A cancerous tumour was discovered after the removal of a blood clot from above the 80-year-old's left eye on Friday, according to the Mayo Clinic Hospital in Phoenix.
Tests of tissue removed in that procedure "revealed that a primary brain tumour known as a glioblastoma was associated with the blood clot," the hospital said in a statement.
McCain was recovering from that surgery "amazingly well," his doctors said, adding that he and his family were reviewing further treatment options that could include "a combination of chemotherapy and radiation."
The Arizona senator, a former prisoner of war who was first elected to Congress in 1982 and to the Senate four years later, has been one of his party's most vocal critics of President Donald Trump, particularly over Trump's Russia policy.
McCain was the Republican nominee for president in 2008, when he ran with Sarah Palin, ultimately losing to Barack Obama.
His former rival tweeted a message of support to McCain shortly after the diagnosis was announced.

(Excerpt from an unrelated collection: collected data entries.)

Source: an optimization exercise on an open RTL-to-GDS flow (aim: small area). Production flows keep margins and buffers that such runs may drop. Only simulation tests tie the RTL to the original design; equivalence was not proved. Power and IR drop assume default switching activity.

===== flow/config.mk =====
export PLATFORM = sky130hd
export DESIGN_NAME = apg_datagen
export DESIGN_NICKNAME = apg_datagen
export VERILOG_FILES = /design/flow/design.v
export SDC_FILE = /design/flow/constraint.sdc
export NUM_CORES = 4
export LEC_CHECK = 0
export CAP_MARGIN = 20
export CORE_MARGIN = 2
export CORE_UTILIZATION = 25
export SLEW_MARGIN = 20

===== flow/constraint.sdc =====
create_clock -name core_clock -period 60.0 [get_ports {clk}]
set_input_delay 12.0000 -clock core_clock [delete_from_list [all_inputs] [get_ports {clk}]]
set_output_delay 12.0000 -clock core_clock [all_outputs]
set_load 0.01 [all_outputs]
This design comes from an exercise in tuning for small area on the open sky130 flow, not from production work. Function was checked by simulation only, so behaviour that the tests miss may differ from the original.

==> job 9874 <==
==> flow/design.v (excerpt) <==
module lane_rank_cic (
    input  wire               clk,
    input  wire               rst,
    input  wire [3:0]         cfg_rank_taps,    
    input  wire [2:0]         cfg_cic_order,    
    input  wire               cfg_cic_m,        
    input  wire [16:0]        cfg_cic_ratio,    
    input  wire [17:0]        cfg_cic_gain,     
    input  wire [5:0]         cfg_cic_shift,    
    input  wire               in_valid,
    input  wire signed [15:0] in_data,
    output wire               out_valid,
    output wire signed [15:0] out_data,
    output wire               out_sat
);
Settings: LEC_CHECK=0, CAP_MARGIN=20, CORE_MARGIN=2, CORE_UTILIZATION=40, CTS_CLUSTER_DIAMETER=100, CTS_CLUSTER_SIZE=26, SLEW_MARGIN=20, SYNTH_HIERARCHICAL=1, SYNTH_MINIMUM_KEEP_SIZE=0; clock period 16.0 ns.
run.sh (not shown) runs the stock make flow with config.mk's settings and CLKGATE_MAP_FILE= SYNTH_SCRIPT=/design/flow/synth_recipe.tcl, a recipe that flattens the netlist after the stock synthesis.
==> job 8048: changes against job 9874 <==
--- a/flow/design.v
+++ b/flow/design.v
@@ -75,14 +75,16 @@
         median = 16'sd0;
         for (j = 0; j < 9; j = j + 1) begin
             sel[j] = inc[j] && ahead[4*j +: 4] == {1'b0, half};
             median = median | (win[j] & {16{sel[j]}});
         end
     end
     reg  [3:0]  vd;                  
+    reg  [3:0]  dd;                  
+    reg         ls;                  
     reg  [3:1]  sd;                  
     reg  [15:0] ig [1:5][0:3];
     reg  [2:0]  cy [1:5];            
     wire [5:2]  inj;                 
     assign inj[2] = cfg_cic_order == 3'd4;
     assign inj[3] = cfg_cic_order == 3'd3;
     assign inj[4] = cfg_cic_order == 3'd2;
@@ -97,30 +99,43 @@
                 wire [15:0] add;             
                 if (gs == 1) begin : b1
                     assign add = med & {16{vd[gj]}};
                 end else begin : bn
                     wire [15:0] prev = isum[16*((gs-2)*4+gj) +: 16] ^ {16{INV[gs-1]}};
                     assign add = (inj[gs] ? med : prev) & {16{vd[gj]}};
                 end
-                lane_add16 u_add (
-                    .a  (ig[gs][gj]),
-                    .b  (add ^ {16{INV[gs]}}),
-                    .ci ((gj == 0) ? INV[gs] : cy[gs][gj-1]),
-                    .s  (isum[16*((gs-1)*4+gj) +: 16]),
-                    .co (ico[(gs-1)*4+gj])
-                );
+                wire [15:0] fb = (gs == 5) ? ig[gs][gj] & ~{16{dd[gj] & vd[gj]}} : ig[gs][gj];
+                if (gj == 0) begin : c0
+                    lane_add16k #(.CI(INV[gs])) u_add (
+                        .a  (fb),
+                        .b  (add ^ {16{INV[gs]}}),
+                        .s  (isum[16*((gs-1)*4+gj) +: 16]),
+                        .co (ico[(gs-1)*4+gj])
+                    );
+                end else begin : cn
+                    lane_add16 u_add (
+                        .a  (fb),
+                        .b  (add ^ {16{INV[gs]}}),
+                        .ci (cy[gs][gj-1]),
+                        .s  (isum[16*((gs-1)*4+gj) +: 16]),
+                        .co (ico[(gs-1)*4+gj])
+                    );
+                end
             end
         end
     endgenerate
     always @(posedge clk) begin
         if (rst)
             vd <= 4'd0;
         else
             vd <= {vd[2:0], take};
         sd <= {sd[2:1], median[15]};
+        dd <= {dd[2:0], ls};
+        if (take)
+            ls <= strobe;
         for (s = 1; s <= 5; s = s + 1) begin
             for (j = 0; j < 4; j = j + 1)
                 ig[s][j] <= isum[16*((s-1)*4+j) +: 16];
             cy[s] <= ico[(s-1)*4 +: 3];
         end
     end
     reg         ev;                  
@@ -134,30 +149,38 @@
             pr <= {pr[2:0], ev};
         end
     end
     wire proc  = pr[0] | pr[1] | (l4 & (pr[2] | pr[3]));
     wire plast = l4 ? pr[3] : pr[1];
     wire [15:0] dig = ({16{pr[0]}} & ig[5][0]) | ({16{pr[1]}} & ig[5][1]) |
                       ({16{l4 & pr[2]}} & ig[5][2]) | ({16{l4 & pr[3]}} & ig[5][3]);
-    reg  [15:0] dl [1:5][0:7];
+    reg  [15:0] dl1 [0:3];
+    reg  [15:0] dl [2:5][0:7];
     reg  [5:1]  cw;                  
     wire [5:1]  cco;
     wire [16*6-1:0] u;               
-    wire [5:1]  cact;                
-    assign cact[1] = 1'b1;
+    wire [5:2]  cact;                
     assign cact[2] = cfg_cic_order >= 3'd2;
     assign cact[3] = cfg_cic_order >= 3'd3;
     assign cact[4] = cfg_cic_order >= 3'd4;
     assign cact[5] = cfg_cic_order >= 3'd5;
     wire t0 = cfg_cic_m & l4;        
     wire t4 = cfg_cic_m ^ l4;        
     wire t6 = ~cfg_cic_m & ~l4;      
     assign u[15:0] = dig;
+    wire [15:0] add1 = ({16{cfg_cic_m & l4}} & dl1[0]) | ({16{cfg_cic_m & ~l4}} & dl1[2]);
+    lane_add16 u_add1 (
+        .a  (dig),
+        .b  (add1),
+        .ci (~pr[0] & cw[1]),
+        .s  (u[31:16]),
+        .co (cco[1])
+    );
     generate
-        for (gs = 1; gs <= 5; gs = gs + 1) begin : g_cs
+        for (gs = 2; gs <= 5; gs = gs + 1) begin : g_cs
             wire [15:0] nsub;            
             genvar gb;
             for (gb = 0; gb < 16; gb = gb + 1) begin : g_t
                 lane_aoi222 u_t (
                     .s1 (t0 & cact[gs]), .a (dl[gs][0][gb]),
                     .s2 (t4 & cact[gs]), .b (dl[gs][4][gb]),
                     .s3 (t6 & cact[gs]), .c (dl[gs][6][gb]),
@@ -172,15 +195,18 @@
                 .co (cco[gs])
             );
         end
     endgenerate
     always @(posedge clk) begin
         cw <= cco;
         if (proc) begin
-            for (s = 1; s <= 5; s = s + 1) begin
+            dl1[3] <= dig;
+            for (i = 0; i < 3; i = i + 1)
+                dl1[i] <= dl1[i+1];
+            for (s = 2; s <= 5; s = s + 1) begin
                 dl[s][7] <= u[16*(s-1) +: 16];
                 for (i = 0; i < 7; i = i + 1)
                     dl[s][i] <= dl[s][i+1];
             end
         end
     end
     reg         yv, yfirst, ylast;
@@ -194,18 +220,25 @@
         ylast  <= plast;
         yd     <= u[16*5 +: 16];
     end
     reg  [19:0] g3;
     wire [19:0] g3n;
     wire [18:0] g3c;
     assign g3c[0] = 1'b0;
+    assign g3n[0] = cfg_cic_gain[0];
+    assign g3c[1] = 1'b0;
     generate
-        for (gj = 0; gj < 18; gj = gj + 1) begin : g_g3
-            lane_fa f (.a(cfg_cic_gain[gj]), .b((gj == 0) ? 1'b0 : cfg_cic_gain[gj-1]),
-                       .c(g3c[gj]), .s(g3n[gj]), .co(g3c[gj+1]));
+        for (gj = 1; gj < 18; gj = gj + 1) begin : g_g3
+            if (gj == 1) begin : h
+                lane_ha f (.a(cfg_cic_gain[1]), .b(cfg_cic_gain[0]),
+                           .s(g3n[1]), .co(g3c[2]));
+            end else begin : f
+                lane_fa f (.a(cfg_cic_gain[gj]), .b(cfg_cic_gain[gj-1]),
+                           .c(g3c[gj]), .s(g3n[gj]), .co(g3c[gj+1]));
+            end
         end
     endgenerate
     lane_ha u_g3h (.a(cfg_cic_gain[17]), .b(g3c[18]), .s(g3n[18]), .co(g3n[19]));
     always @(posedge clk)
         g3 <= g3n;
     reg  [18:0] nhi;                 
     reg  [47:0] ndr;                 
@@ -330,14 +363,33 @@
     genvar k;
     generate
         for (k = 0; k < 16; k = k + 1) begin : g_b
             lane_fa f (.a(a[k]), .b(b[k]), .c(c[k]), .s(s[k]), .co(c[k+1]));
         end
     endgenerate
 endmodule
+module lane_add16k #(
+    parameter CI = 1'b0
+) (
+    input  wire [15:0] a,
+    input  wire [15:0] b,
+    output wire [15:0] s,
+    output wire        co
+);
+    wire [16:0] c;
+    assign co = c[16];
+    assign s[0] = a[0] ^ b[0] ^ CI;
+    assign c[1] = CI ? (a[0] | b[0]) : (a[0] & b[0]);
+    genvar k;
+    generate
+        for (k = 1; k < 16; k = k + 1) begin : g_b
+            lane_fa f (.a(a[k]), .b(b[k]), .c(c[k]), .s(s[k]), .co(c[k+1]));
+        end
+    endgenerate
+endmodule
 module lane_fa (
     input  wire a,
     input  wire b,
     input  wire c,
     output wire s,
     output wire co
 );
@@ -364,82 +416,106 @@
     wire [19:0] g1 = {2'b00, g};
     wire [19:0] g2 = {1'b0, g, 1'b0};
     genvar j;
     wire [19:0] npr0;
     wire s1_0 = ~yd[1] & yd[0];
     wire s2_0 = yd[1] & ~yd[0];
     wire s3_0 = yd[1] & yd[0];
+    lane_aoi22 u_p0_0 (.s1(s1_0), .a(g1[0]), .s2(s3_0), .b(g3[0]), .y(npr0[0]));
     generate
-        for (j = 0; j < 20; j = j + 1) begin : g_p0
+        for (j = 1; j < 18; j = j + 1) begin : g_p0
             lane_aoi222 u (.s1(s1_0), .a(g1[j]), .s2(s2_0), .b(g2[j]), .s3(s3_0), .c(g3[j]), .y(npr0[j]));
         end
     endgenerate
+    lane_aoi22 u_p0_18 (.s1(s2_0), .a(g2[18]), .s2(s3_0), .b(g3[18]), .y(npr0[18]));
+    assign npr0[19] = ~(s3_0 & g3[19]);
     wire [19:0] npr1;
     wire s1_1 = ~yd[3] & yd[2];
     wire s2_1 = yd[3] & ~yd[2];
     wire s3_1 = yd[3] & yd[2];
+    lane_aoi22 u_p1_0 (.s1(s1_1), .a(g1[0]), .s2(s3_1), .b(g3[0]), .y(npr1[0]));
     generate
-        for (j = 0; j < 20; j = j + 1) begin : g_p1
+        for (j = 1; j < 18; j = j + 1) begin : g_p1
             lane_aoi222 u (.s1(s1_1), .a(g1[j]), .s2(s2_1), .b(g2[j]), .s3(s3_1), .c(g3[j]), .y(npr1[j]));
         end
     endgenerate
+    lane_aoi22 u_p1_18 (.s1(s2_1), .a(g2[18]), .s2(s3_1), .b(g3[18]), .y(npr1[18]));
+    assign npr1[19] = ~(s3_1 & g3[19]);
     wire [19:0] npr2;
     wire s1_2 = ~yd[5] & yd[4];
     wire s2_2 = yd[5] & ~yd[4];
     wire s3_2 = yd[5] & yd[4];
+    lane_aoi22 u_p2_0 (.s1(s1_2), .a(g1[0]), .s2(s3_2), .b(g3[0]), .y(npr2[0]));
     generate
-        for (j = 0; j < 20; j = j + 1) begin : g_p2
+        for (j = 1; j < 18; j = j + 1) begin : g_p2
             lane_aoi222 u (.s1(s1_2), .a(g1[j]), .s2(s2_2), .b(g2[j]), .s3(s3_2), .c(g3[j]), .y(npr2[j]));
         end
     endgenerate
+    lane_aoi22 u_p2_18 (.s1(s2_2), .a(g2[18]), .s2(s3_2), .b(g3[18]), .y(npr2[18]));
+    assign npr2[19] = ~(s3_2 & g3[19]);
     wire [19:0] npr3;
     wire s1_3 = ~yd[7] & yd[6];
     wire s2_3 = yd[7] & ~yd[6];
     wire s3_3 = yd[7] & yd[6];
+    lane_aoi22 u_p3_0 (.s1(s1_3), .a(g1[0]), .s2(s3_3), .b(g3[0]), .y(npr3[0]));
     generate
-        for (j = 0; j < 20; j = j + 1) begin : g_p3
+        for (j = 1; j < 18; j = j + 1) begin : g_p3
             lane_aoi222 u (.s1(s1_3), .a(g1[j]), .s2(s2_3), .b(g2[j]), .s3(s3_3), .c(g3[j]), .y(npr3[j]));
         end
     endgenerate
+    lane_aoi22 u_p3_18 (.s1(s2_3), .a(g2[18]), .s2(s3_3), .b(g3[18]), .y(npr3[18]));
+    assign npr3[19] = ~(s3_3 & g3[19]);
     wire [19:0] npr4;
     wire s1_4 = ~yd[9] & yd[8];
     wire s2_4 = yd[9] & ~yd[8];
     wire s3_4 = yd[9] & yd[8];
+    lane_aoi22 u_p4_0 (.s1(s1_4), .a(g1[0]), .s2(s3_4), .b(g3[0]), .y(npr4[0]));
     generate
-        for (j = 0; j < 20; j = j + 1) begin : g_p4
+        for (j = 1; j < 18; j = j + 1) begin : g_p4
             lane_aoi222 u (.s1(s1_4), .a(g1[j]), .s2(s2_4), .b(g2[j]), .s3(s3_4), .c(g3[j]), .y(npr4[j]));
         end
     endgenerate
+    lane_aoi22 u_p4_18 (.s1(s2_4), .a(g2[18]), .s2(s3_4), .b(g3[18]), .y(npr4[18]));
+    assign npr4[19] = ~(s3_4 & g3[19]);
     wire [19:0] npr5;
     wire s1_5 = ~yd[11] & yd[10];
     wire s2_5 = yd[11] & ~yd[10];
     wire s3_5 = yd[11] & yd[10];
+    lane_aoi22 u_p5_0 (.s1(s1_5), .a(g1[0]), .s2(s3_5), .b(g3[0]), .y(npr5[0]));
     generate
-        for (j = 0; j < 20; j = j + 1) begin : g_p5
+        for (j = 1; j < 18; j = j + 1) begin : g_p5
             lane_aoi222 u (.s1(s1_5), .a(g1[j]), .s2(s2_5), .b(g2[j]), .s3(s3_5), .c(g3[j]), .y(npr5[j]));
         end
     endgenerate
+    lane_aoi22 u_p5_18 (.s1(s2_5), .a(g2[18]), .s2(s3_5), .b(g3[18]), .y(npr5[18]));
+    assign npr5[19] = ~(s3_5 & g3[19]);
     wire [19:0] npr6;
     wire s1_6 = ~yd[13] & yd[12];
     wire s2_6 = yd[13] & ~yd[12];
     wire s3_6 = yd[13] & yd[12];
+    lane_aoi22 u_p6_0 (.s1(s1_6), .a(g1[0]), .s2(s3_6), .b(g3[0]), .y(npr6[0]));
     generate
-        for (j = 0; j < 20; j = j + 1) begin : g_p6
+        for (j = 1; j < 18; j = j + 1) begin : g_p6
             lane_aoi222 u (.s1(s1_6), .a(g1[j]), .s2(s2_6), .b(g2[j]), .s3(s3_6), .c(g3[j]), .y(npr6[j]));
         end
     endgenerate
+    lane_aoi22 u_p6_18 (.s1(s2_6), .a(g2[18]), .s2(s3_6), .b(g3[18]), .y(npr6[18]));
+    assign npr6[19] = ~(s3_6 & g3[19]);
     wire [19:0] npr7;
     wire s1_7 = ~yd[15] & yd[14];
     wire s2_7 = yd[15] & ~yd[14];
     wire s3_7 = yd[15] & yd[14];
+    lane_aoi22 u_p7_0 (.s1(s1_7), .a(g1[0]), .s2(s3_7), .b(g3[0]), .y(npr7[0]));
     generate
-        for (j = 0; j < 20; j = j + 1) begin : g_p7
+        for (j = 1; j < 18; j = j + 1) begin : g_p7
             lane_aoi222 u (.s1(s1_7), .a(g1[j]), .s2(s2_7), .b(g2[j]), .s3(s3_7), .c(g3[j]), .y(npr7[j]));
         end
     endgenerate
+    lane_aoi22 u_p7_18 (.s1(s2_7), .a(g2[18]), .s2(s3_7), .b(g3[18]), .y(npr7[18]));
+    assign npr7[19] = ~(s3_7 & g3[19]);
     wire m1, m2;
     lane_fa fm1 (.a(npr0[16]), .b(npr1[14]), .c(npr2[12]), .s(m1), .co(m2));
     wire m3, m4;
     lane_fa fm3 (.a(npr0[17]), .b(npr1[15]), .c(npr2[13]), .s(m3), .co(m4));
     wire m5, m6;
     lane_fa fm5 (.a(npr0[18]), .b(npr1[16]), .c(npr2[14]), .s(m5), .co(m6));
     wire m7, m8;
@@ -749,14 +825,23 @@
     input  wire b,
     output wire s,
     output wire co
 );
     assign s  = ~(a ^ b);
     assign co = a | b;
 endmodule
+module lane_aoi22 (
+    input  wire s1,
+    input  wire a,
+    input  wire s2,
+    input  wire b,
+    output wire y
+);
+    assign y = ~((s1 & a) | (s2 & b));
+endmodule
 module lane_aoi222 (
     input  wire s1,
     input  wire a,
     input  wire s2,
     input  wire b,
     input  wire s3,
     input  wire c,
- CORE_UTILIZATION: 40 -> 60
- CTS_CLUSTER_SIZE: 26 -> 32
==> results.txt <==
item	job 9874	job 8048
Minimum period implied by the final worst setup slack	14430 ps	14060 ps
Total length of routed wires	138000 µm	136000 µm
Capture endpoint of the worst hold path	ndr[6]	dd[0]
Fraction of met2 tracks used by global routing	0.268	0.408
Status	finished clean	finished clean
Via count of the first global-routing pass	36258	36154
Final hold slack	353 ps	362 ps
Reg-to-reg endpoint	ig[16][15]	cy[5][0]
Core Area	0.154 mm²	0.100 mm²
Non-Filler Instances	6377	5673
Count of plain and timing-repair buffers	193	195
Non-clock buffer share	0.0253	0.0260
Part of the Yosys area used for sequential elements	0.551	0.532
Fillers	13779	7498
Crit share post-route	0.902	0.879
Post-synthesis simple-gate area fraction	0.0646	0.0765
Crit path launch	kr[1]	kr[2]
Mean Syn Cell Area	15.0 µm²	14.5 µm²

port drivers added, routing unchanged:
No port has a modelled driver above. Below, the same layouts with a new extraction and two added sets of constraints.
Step 1 (the two cells are an assumption about what drives the block):
set clk [get_ports {clk}]
set_driving_cell -lib_cell sky130_fd_sc_hd__clkbuf_16 $clk
set_driving_cell -lib_cell sky130_fd_sc_hd__buf_2 [delete_from_list [all_inputs] $clk]
Step 2, shift: input delay + t, output delay - t, t = (earliest + latest rising clock arrival at the registers) / 2. This alone moves slack from input paths to output paths.
a / b / c = no drivers / after step 1 / after step 2; a / b = the first two.
| run | t (ns) | setup WS [ns] | worst setup path at the end | worst data-port slew with drivers (ns) |
|---|---|---|---|---|
| job 9874 | 0.793 | 1.575 / 1.575 / 0.932 | input to register | 0.15 |
| job 8048 | 0.751 | 1.937 / 1.937 / 1.292 | input to register | 0.18 |
After both steps setup and hold are still met in every run listed. The setup slack of job 8048, which loses most, moves by 0.000 ns with the drivers and by -0.645 ns with both steps.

"John McCain is an American hero & one of the bravest fighters I've ever known," Obama wrote on Twitter. "Cancer doesn't know what it's up against. Give it hell, John."
President Trump also sent him a get-well-soon message, saying McCain has "always been a fighter."
McCain famously spent five and a half years as a prisoner of war in Vietnam after being shot down in 1967, breaking both arms and a leg. He was tortured and kept partly in solitary confinement, but he refused offers of early release, saying others should be released
first.
The experience left him with permanent disabilities - he cannot raise his arms above his head.
McCain also was operated on for skin cancer in 2000.
"It won't surprise you to learn that in all this, the one of us who is most confident and calm is my father," his daughter Meghan McCain
wrote on Twitter.
"So he is meeting this challenge as he has every other," she said. "Cancer may afflict him in many ways: but it will not make him surrender. Nothing ever has."